What if I say, your Email ID is all I need to takeover your account on your favorite website or an app. Sounds scary, right? This is what a bug in Sign in with Apple allowed me to do.
When Apple announced Sign in with Apple at the June 2019 worldwide developers conference, it called it a "more private way to simply and quickly sign into apps and websites." The idea was, and still is, a good one: replace social logins that can be used to collect personal data with a secure authentication system backed by Apple's promise not to profile users or their app activity.
One of the plus points that got a lot of attention at the time was the ability for a user to sign up with third-party apps and services without needing to disclose their Apple ID email address. Unsurprisingly, it has been pushed as being a more privacy-oriented option than using your Facebook or Google account.
Fast forward to April 2020, and a security researcher from Delhi uncovered a critical Sign in with Apple vulnerability that could allow an attacker to potentially take over an account with just an email ID. A critical vulnerability that was deemed important enough that Apple paid him $100,000 (£81,000) through its bug bounty program by way of a reward.
Considering the level of embarrassment possible for basically leaving the front door unlocked, I'd say the reward was on the light side.
I found I could request JWTs for any Email ID from Apple and when the signature of these tokens was verified using Apple's public key, they showed as valid. This means an attacker could forge a JWT by linking any Email ID to it and gaining access to the victim's account.
(Score: 3, Funny) by Rosco P. Coltrane on Monday June 01 2020, @02:25PM (6 children)
Well, color me convinced.
(Score: 4, Insightful) by Thexalon on Monday June 01 2020, @02:39PM (5 children)
Yeah, I've heard that one before.
The rules of data haven't changed: If information about you is passing through anyone else's computer for any reason, you should assume that sooner or later they will start collecting it, storing it, analyzing it, and possibly selling it off to somebody else, regardless of what their Terms of Service said or how vehemently their PR flaks swear up and down they would never dream of doing such a thing.
As an example of a company that started out swearing they didn't do anything remotely like what I just described: Google.
The only thing that stops a bad guy with a compiler is a good guy with a compiler.
(Score: 5, Interesting) by Rosco P. Coltrane on Monday June 01 2020, @02:49PM
The real problem is, they can promise all they want, there's so much money to be made in the dataraping business that they won't resist the lure for very long, even if they honestly try to.

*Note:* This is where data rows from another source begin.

Source: an optimization exercise on an open RTL-to-GDS flow (aim: small area). Production flows keep margins and buffers that such runs may drop.
The RTL was checked by simulation tests, not by an equivalence proof against the original design.
No activity file was given, so power comes from the tool's default toggle rates.

## design/flow/flow/run.sh

```bash
#!/bin/bash
# Standard layout, with the ports buffered by the smallest buffer cell.
set -euo pipefail
bash standard.sh "BUFFER_PORTS_ARGS=-buffer_cell sky130_fd_sc_hd__buf_1" finish > standard.log 2>&1
```

## design/flow/standard.sh

```bash
#!/bin/bash
# synth_recipe.tcl (not shown) runs the flow's synth.tcl, then flattens the netlist and writes it again
# the make line also repeats each setting of config.mk as NAME=value (left out here)
make -C /OpenROAD-flow-scripts/flow DESIGN_CONFIG=/design/flow/config.mk WORK_HOME=/design/flow/orfs CLKGATE_MAP_FILE= SYNTH_SCRIPT=/design/flow/synth_recipe.tcl "${@:-finish}"
```

## design/flow/config.mk

```make
export PLATFORM = sky130hd
export DESIGN_NAME = nau_ctrl
export DESIGN_NICKNAME = nau_ctrl
export VERILOG_FILES = /design/flow/design.v
export SDC_FILE = /design/flow/constraint.sdc
export NUM_CORES = 4
export LEC_CHECK = 0
export CAP_MARGIN = 20
export CORE_MARGIN = 2
export CORE_UTILIZATION = 40
export PLACE_DENSITY = 0.6
export SLEW_MARGIN = 20
```

## design/flow/constraint.sdc

```tcl
create_clock -name core_clock -period 5.0 [get_ports {clk}]
set_input_delay 1.0000 -clock core_clock [delete_from_list [all_inputs] [get_ports {clk}]]
set_output_delay 1.0000 -clock core_clock [all_outputs]
set_load 0.01 [all_outputs]
```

Giant tech companies promising not to abuse your personal data is exactly like a heroin addict promising to stay off the needle: sure it's possible they'll keep their promise, but most likely they won't, and in any case you can never trust them.
(Score: 2) by Mykl on Monday June 01 2020, @11:54PM (3 children)

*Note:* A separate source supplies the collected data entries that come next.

What follows belongs to an exercise in optimizing a design on an open flow for small area, a short achievable clock period and few clock cycles; a production flow would make more cautious choices. At most, simulation tests tie the RTL to the original design; equivalence was not proved. Power is estimated from default activity; no workload was simulated.

==> flow/design.v (excerpt) <==
module patch_encoder (
    input             clk,
    input             rst,
    input             large_patch,
    input             in_valid,
    output            in_ready,
    input      [1:0]  in_kind,
    input      [31:0] in_coef,
    input      [15:0] in_stride,
    input      [7:0]  in_patch_size,
    input      [7:0]  in_layer_type,
    input      [7:0]  in_quant_wbits,
    input      [31:0] in_dc_offset,
    input      [15:0] in_range,
    input      [31:0] in_patch_ids,
    input      [15:0] in_postquant,
    output            out_valid,
    input             out_ready,
    output     [7:0]  out_data,
    output            out_last
);
Size: roughly 4000 cells after synthesis, roughly 1800 flip-flops, about 190 I/O pins, roughly 0.072 sq mm of cells after synthesis.
make LEC_CHECK=0 CAP_MARGIN=20 CORE_MARGIN=2 CORE_UTILIZATION=40 SLEW_MARGIN=20 finish   # period 6.5 ns
run.sh (not shown) runs the stock make flow with config.mk's settings and CLKGATE_MAP_FILE= SYNTH_SCRIPT=/design/flow/synth_recipe.tcl, a recipe that flattens the netlist after the stock synthesis.
Testbench counts at the start, summed over its fixed seeds: cycles 13,638.
Then changed:
--- a/flow/config.mk
+++ b/flow/config.mk
@@ -7,2 +7,3 @@
 export LEC_CHECK = 0
+export ABC_CLOCK_PERIOD_IN_PS = 3000
 export CAP_MARGIN = 20
@@ -10,2 +11,3 @@
 export CORE_UTILIZATION = 40
+export SETUP_SLACK_MARGIN = 3.5
 export SLEW_MARGIN = 20
The changed run completed without violations.
Total power climbs by 2.9%.
Worst setup slack improves by 0.94 ns.
Clock power drops by about 6%.
Clock skew climbs by 0.0082 ns.
Wire length climbs by 6.8%.
Sequential cell count is unchanged.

Google have one real source of revenue - Advertising
Facebook have one real source of revenue - Advertising
Apple sells products and services - they don't really need advertising revenue. That makes the lure of selling users' data much less attractive. Not saying that it rules it out - just that they are in a wholly different scenario to Facebook and Google.
(Score: 4, Insightful) by Thexalon on Tuesday June 02 2020, @12:56AM (2 children)
You seem to forget a basic rule of corporate America: There's no such thing as "enough" income. If they can do some horrible thing and raise their profits by 0.05% next quarter, that's exactly what they'll do, because some VP somewhere will get rewarded handsomely for those unexpectedly high numbers.
The only thing that stops a bad guy with a compiler is a good guy with a compiler.
(Score: 2) by TheRaven on Tuesday June 02 2020, @10:01AM (1 child)
sudo mod me up
(Score: 2) by Thexalon on Tuesday June 02 2020, @01:30PM
You're misunderstanding how major corporations work.
Let's take an example: A major insurance company had an obscure division selling financial products. The guy in charge of that division wanted to make more money, so he started selling "credit default swaps" en masse and collecting big bucks while lying to his superiors about how much risk they were taking on. That guy, and many members of his staff, got big raises and bonuses for his success in raising revenue. And that all worked out great for him and the company until 2008, when all of a sudden it cratered spectacularly, and the only reason the company in question even survived was from a massive federal bailout.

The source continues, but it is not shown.